- _Data_:
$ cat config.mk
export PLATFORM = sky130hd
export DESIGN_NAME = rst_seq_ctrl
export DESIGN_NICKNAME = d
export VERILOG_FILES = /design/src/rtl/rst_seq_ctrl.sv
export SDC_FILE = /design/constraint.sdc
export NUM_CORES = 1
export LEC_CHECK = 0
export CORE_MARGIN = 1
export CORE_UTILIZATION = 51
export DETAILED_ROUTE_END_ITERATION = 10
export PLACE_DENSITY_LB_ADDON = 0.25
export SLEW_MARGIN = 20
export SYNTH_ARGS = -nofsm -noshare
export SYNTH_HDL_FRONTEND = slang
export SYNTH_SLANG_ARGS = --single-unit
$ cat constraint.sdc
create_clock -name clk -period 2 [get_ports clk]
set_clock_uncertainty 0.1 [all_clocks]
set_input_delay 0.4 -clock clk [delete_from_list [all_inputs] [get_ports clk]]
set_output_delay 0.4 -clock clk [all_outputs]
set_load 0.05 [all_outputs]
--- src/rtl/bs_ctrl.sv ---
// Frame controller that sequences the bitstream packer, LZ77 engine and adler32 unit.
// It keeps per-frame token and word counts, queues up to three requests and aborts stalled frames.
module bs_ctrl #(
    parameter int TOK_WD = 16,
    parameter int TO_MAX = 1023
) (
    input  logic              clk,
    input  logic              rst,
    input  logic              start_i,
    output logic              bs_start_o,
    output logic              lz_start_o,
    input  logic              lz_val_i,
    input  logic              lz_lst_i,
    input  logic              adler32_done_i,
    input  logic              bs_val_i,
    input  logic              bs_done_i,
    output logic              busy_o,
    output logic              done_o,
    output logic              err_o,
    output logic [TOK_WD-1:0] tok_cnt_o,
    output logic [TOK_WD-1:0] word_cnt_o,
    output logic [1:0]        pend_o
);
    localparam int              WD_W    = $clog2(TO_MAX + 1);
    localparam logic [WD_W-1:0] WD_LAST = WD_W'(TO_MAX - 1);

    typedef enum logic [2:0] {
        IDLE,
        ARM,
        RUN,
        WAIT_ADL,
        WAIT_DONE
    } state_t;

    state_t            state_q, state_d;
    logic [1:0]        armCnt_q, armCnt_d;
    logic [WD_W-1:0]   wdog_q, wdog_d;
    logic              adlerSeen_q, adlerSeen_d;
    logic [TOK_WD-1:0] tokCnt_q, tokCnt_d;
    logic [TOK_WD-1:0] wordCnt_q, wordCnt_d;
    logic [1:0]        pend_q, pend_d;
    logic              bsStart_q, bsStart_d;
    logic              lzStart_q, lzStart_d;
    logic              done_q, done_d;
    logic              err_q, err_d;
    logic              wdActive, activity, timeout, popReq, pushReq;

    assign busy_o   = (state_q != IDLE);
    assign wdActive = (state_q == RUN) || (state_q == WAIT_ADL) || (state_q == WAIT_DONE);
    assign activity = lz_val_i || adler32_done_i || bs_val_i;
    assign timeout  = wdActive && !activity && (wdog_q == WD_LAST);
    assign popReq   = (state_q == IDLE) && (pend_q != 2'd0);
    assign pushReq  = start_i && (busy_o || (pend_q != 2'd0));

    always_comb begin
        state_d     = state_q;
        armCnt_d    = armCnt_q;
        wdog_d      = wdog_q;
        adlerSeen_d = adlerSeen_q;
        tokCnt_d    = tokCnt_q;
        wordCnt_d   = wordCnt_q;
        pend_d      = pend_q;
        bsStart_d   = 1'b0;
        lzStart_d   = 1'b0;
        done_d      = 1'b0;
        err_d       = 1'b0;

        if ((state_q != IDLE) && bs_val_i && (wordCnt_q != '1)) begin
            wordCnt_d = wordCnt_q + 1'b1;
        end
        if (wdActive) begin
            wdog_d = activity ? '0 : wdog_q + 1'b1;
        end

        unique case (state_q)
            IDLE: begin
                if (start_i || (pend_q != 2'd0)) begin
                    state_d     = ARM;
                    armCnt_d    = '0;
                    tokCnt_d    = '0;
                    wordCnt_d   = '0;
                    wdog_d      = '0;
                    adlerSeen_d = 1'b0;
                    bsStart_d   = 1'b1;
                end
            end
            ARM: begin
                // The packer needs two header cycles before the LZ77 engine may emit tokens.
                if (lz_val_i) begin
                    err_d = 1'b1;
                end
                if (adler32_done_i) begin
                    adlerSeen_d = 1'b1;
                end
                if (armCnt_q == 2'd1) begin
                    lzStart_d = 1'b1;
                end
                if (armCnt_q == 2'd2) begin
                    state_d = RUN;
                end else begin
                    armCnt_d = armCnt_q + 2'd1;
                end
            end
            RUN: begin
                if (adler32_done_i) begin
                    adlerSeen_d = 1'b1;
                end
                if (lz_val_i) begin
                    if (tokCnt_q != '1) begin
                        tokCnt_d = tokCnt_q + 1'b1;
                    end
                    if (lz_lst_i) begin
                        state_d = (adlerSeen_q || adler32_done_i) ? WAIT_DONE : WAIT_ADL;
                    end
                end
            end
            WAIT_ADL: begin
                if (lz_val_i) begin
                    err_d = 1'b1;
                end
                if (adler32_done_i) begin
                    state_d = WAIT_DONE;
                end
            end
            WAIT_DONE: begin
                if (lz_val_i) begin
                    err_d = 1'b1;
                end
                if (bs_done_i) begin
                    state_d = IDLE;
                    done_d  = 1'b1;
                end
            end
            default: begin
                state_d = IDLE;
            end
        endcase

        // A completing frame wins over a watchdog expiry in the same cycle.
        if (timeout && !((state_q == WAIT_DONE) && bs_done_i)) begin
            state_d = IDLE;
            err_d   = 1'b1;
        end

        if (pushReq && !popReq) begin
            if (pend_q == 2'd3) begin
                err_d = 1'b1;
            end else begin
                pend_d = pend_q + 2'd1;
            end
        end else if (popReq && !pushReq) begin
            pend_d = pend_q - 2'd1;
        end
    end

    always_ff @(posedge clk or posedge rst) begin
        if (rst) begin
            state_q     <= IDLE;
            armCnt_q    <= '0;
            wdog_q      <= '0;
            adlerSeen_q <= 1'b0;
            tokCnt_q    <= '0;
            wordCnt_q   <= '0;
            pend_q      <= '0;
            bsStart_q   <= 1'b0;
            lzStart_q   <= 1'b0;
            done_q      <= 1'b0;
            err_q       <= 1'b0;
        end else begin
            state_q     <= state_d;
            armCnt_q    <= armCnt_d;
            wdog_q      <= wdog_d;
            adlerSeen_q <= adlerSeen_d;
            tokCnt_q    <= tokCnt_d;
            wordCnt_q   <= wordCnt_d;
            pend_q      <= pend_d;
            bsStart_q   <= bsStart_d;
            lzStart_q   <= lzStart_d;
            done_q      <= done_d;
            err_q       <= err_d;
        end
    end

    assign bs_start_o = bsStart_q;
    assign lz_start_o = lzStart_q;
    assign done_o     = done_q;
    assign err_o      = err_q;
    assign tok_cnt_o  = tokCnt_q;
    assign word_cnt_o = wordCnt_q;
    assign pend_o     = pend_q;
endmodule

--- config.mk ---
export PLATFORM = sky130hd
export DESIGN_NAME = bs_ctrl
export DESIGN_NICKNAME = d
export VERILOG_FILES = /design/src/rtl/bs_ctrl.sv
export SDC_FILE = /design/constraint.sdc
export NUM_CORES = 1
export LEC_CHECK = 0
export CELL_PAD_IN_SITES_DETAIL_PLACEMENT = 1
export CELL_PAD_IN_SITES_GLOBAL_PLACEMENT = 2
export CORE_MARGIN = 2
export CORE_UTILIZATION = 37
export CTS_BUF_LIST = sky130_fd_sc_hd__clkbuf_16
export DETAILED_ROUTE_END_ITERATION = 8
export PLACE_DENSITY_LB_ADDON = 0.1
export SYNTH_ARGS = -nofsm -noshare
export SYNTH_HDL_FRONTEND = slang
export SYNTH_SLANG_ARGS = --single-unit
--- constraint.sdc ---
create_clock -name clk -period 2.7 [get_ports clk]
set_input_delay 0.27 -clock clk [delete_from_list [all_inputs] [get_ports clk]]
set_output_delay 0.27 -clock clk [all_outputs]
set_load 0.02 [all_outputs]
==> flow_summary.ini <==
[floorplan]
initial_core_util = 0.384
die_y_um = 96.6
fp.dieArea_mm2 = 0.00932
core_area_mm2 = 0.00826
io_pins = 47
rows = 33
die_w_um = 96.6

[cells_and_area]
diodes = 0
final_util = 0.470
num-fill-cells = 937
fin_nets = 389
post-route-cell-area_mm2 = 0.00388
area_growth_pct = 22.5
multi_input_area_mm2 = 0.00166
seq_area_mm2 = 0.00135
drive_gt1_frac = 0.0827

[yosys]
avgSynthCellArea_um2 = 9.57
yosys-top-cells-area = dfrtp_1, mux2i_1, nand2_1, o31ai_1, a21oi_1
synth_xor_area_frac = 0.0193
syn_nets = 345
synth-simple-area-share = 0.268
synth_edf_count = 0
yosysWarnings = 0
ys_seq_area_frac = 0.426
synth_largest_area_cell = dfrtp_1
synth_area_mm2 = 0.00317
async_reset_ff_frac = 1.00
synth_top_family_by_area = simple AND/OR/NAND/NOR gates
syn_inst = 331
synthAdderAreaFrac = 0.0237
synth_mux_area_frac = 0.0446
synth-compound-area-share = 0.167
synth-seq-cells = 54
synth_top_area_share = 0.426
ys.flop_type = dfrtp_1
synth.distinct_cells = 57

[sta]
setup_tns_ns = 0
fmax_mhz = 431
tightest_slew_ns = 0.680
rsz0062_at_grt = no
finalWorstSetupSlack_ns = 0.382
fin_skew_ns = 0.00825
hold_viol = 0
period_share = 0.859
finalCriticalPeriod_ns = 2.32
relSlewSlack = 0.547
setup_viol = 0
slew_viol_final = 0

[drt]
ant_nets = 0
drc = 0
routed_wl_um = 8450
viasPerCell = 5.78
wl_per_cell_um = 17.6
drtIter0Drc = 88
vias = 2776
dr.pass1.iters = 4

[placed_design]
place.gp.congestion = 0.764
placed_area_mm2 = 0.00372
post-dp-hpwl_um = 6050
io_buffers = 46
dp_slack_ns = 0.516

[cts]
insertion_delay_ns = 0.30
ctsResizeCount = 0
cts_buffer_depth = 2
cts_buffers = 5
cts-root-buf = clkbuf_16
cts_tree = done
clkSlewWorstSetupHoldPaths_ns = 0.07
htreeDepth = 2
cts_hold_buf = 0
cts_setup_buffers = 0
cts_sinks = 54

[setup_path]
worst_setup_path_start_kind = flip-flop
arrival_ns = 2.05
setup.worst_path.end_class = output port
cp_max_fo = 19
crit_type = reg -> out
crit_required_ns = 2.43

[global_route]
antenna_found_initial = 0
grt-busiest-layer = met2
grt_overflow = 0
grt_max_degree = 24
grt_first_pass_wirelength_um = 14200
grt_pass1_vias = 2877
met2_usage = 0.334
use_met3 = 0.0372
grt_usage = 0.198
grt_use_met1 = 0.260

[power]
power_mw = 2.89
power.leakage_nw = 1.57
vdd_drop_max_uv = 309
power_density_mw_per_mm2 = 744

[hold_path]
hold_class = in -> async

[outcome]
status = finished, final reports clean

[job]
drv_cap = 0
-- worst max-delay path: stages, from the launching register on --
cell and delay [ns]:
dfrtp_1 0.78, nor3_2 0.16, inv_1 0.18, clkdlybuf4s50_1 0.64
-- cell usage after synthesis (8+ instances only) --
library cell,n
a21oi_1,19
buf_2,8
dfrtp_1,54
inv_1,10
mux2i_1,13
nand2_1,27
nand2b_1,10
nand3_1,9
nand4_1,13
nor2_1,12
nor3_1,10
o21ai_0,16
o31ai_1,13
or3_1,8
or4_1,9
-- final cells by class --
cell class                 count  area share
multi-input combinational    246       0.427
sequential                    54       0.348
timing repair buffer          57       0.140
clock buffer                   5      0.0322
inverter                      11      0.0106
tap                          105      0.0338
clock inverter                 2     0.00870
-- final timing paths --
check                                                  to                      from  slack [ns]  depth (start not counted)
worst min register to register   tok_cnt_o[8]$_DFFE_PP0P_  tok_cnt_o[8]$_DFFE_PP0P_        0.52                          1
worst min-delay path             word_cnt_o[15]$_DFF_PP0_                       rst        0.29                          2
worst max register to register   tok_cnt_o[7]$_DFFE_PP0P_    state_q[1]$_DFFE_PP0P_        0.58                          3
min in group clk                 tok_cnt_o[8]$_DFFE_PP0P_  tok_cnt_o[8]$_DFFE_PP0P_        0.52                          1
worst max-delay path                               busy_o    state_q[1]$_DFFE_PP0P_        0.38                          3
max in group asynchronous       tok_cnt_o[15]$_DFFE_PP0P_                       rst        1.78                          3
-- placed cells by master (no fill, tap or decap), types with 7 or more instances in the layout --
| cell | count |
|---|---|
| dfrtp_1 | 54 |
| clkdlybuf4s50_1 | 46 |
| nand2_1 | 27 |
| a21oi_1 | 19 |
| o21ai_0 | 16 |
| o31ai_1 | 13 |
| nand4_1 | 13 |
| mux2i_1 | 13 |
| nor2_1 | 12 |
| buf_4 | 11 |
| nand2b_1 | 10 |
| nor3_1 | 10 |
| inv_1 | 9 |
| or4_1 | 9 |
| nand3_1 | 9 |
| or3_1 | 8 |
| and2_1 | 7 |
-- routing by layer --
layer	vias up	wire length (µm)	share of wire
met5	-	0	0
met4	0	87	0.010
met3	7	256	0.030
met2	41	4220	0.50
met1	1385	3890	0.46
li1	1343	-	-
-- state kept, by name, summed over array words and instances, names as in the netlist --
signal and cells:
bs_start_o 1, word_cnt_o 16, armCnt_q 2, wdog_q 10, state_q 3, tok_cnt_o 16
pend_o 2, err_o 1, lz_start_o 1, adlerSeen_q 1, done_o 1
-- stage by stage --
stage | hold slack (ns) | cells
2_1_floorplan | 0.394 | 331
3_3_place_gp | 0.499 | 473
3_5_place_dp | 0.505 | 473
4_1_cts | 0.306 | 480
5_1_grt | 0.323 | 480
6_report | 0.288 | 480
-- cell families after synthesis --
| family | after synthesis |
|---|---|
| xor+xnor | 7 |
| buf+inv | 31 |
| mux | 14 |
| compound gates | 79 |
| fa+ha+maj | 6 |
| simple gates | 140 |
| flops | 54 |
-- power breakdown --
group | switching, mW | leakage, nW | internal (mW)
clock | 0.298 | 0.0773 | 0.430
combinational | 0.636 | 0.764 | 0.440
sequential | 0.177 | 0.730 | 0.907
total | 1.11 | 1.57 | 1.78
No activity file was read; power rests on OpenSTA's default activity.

- _Problem to solve_:
Out of the material above, output word for word the line with "drive_gt1_frac = 0.0827", the line with "finalCriticalPeriod_ns = 2.32", and all lines between them, with nothing else.

- _Solution to this task_:
drive_gt1_frac = 0.0827

[yosys]
avgSynthCellArea_um2 = 9.57
yosys-top-cells-area = dfrtp_1, mux2i_1, nand2_1, o31ai_1, a21oi_1
synth_xor_area_frac = 0.0193
syn_nets = 345
synth-simple-area-share = 0.268
synth_edf_count = 0
yosysWarnings = 0
ys_seq_area_frac = 0.426
synth_largest_area_cell = dfrtp_1
synth_area_mm2 = 0.00317
async_reset_ff_frac = 1.00
synth_top_family_by_area = simple AND/OR/NAND/NOR gates
syn_inst = 331
synthAdderAreaFrac = 0.0237
synth_mux_area_frac = 0.0446
synth-compound-area-share = 0.167
synth-seq-cells = 54
synth_top_area_share = 0.426
ys.flop_type = dfrtp_1
synth.distinct_cells = 57

[sta]
setup_tns_ns = 0
fmax_mhz = 431
tightest_slew_ns = 0.680
rsz0062_at_grt = no
finalWorstSetupSlack_ns = 0.382
fin_skew_ns = 0.00825
hold_viol = 0
period_share = 0.859
finalCriticalPeriod_ns = 2.32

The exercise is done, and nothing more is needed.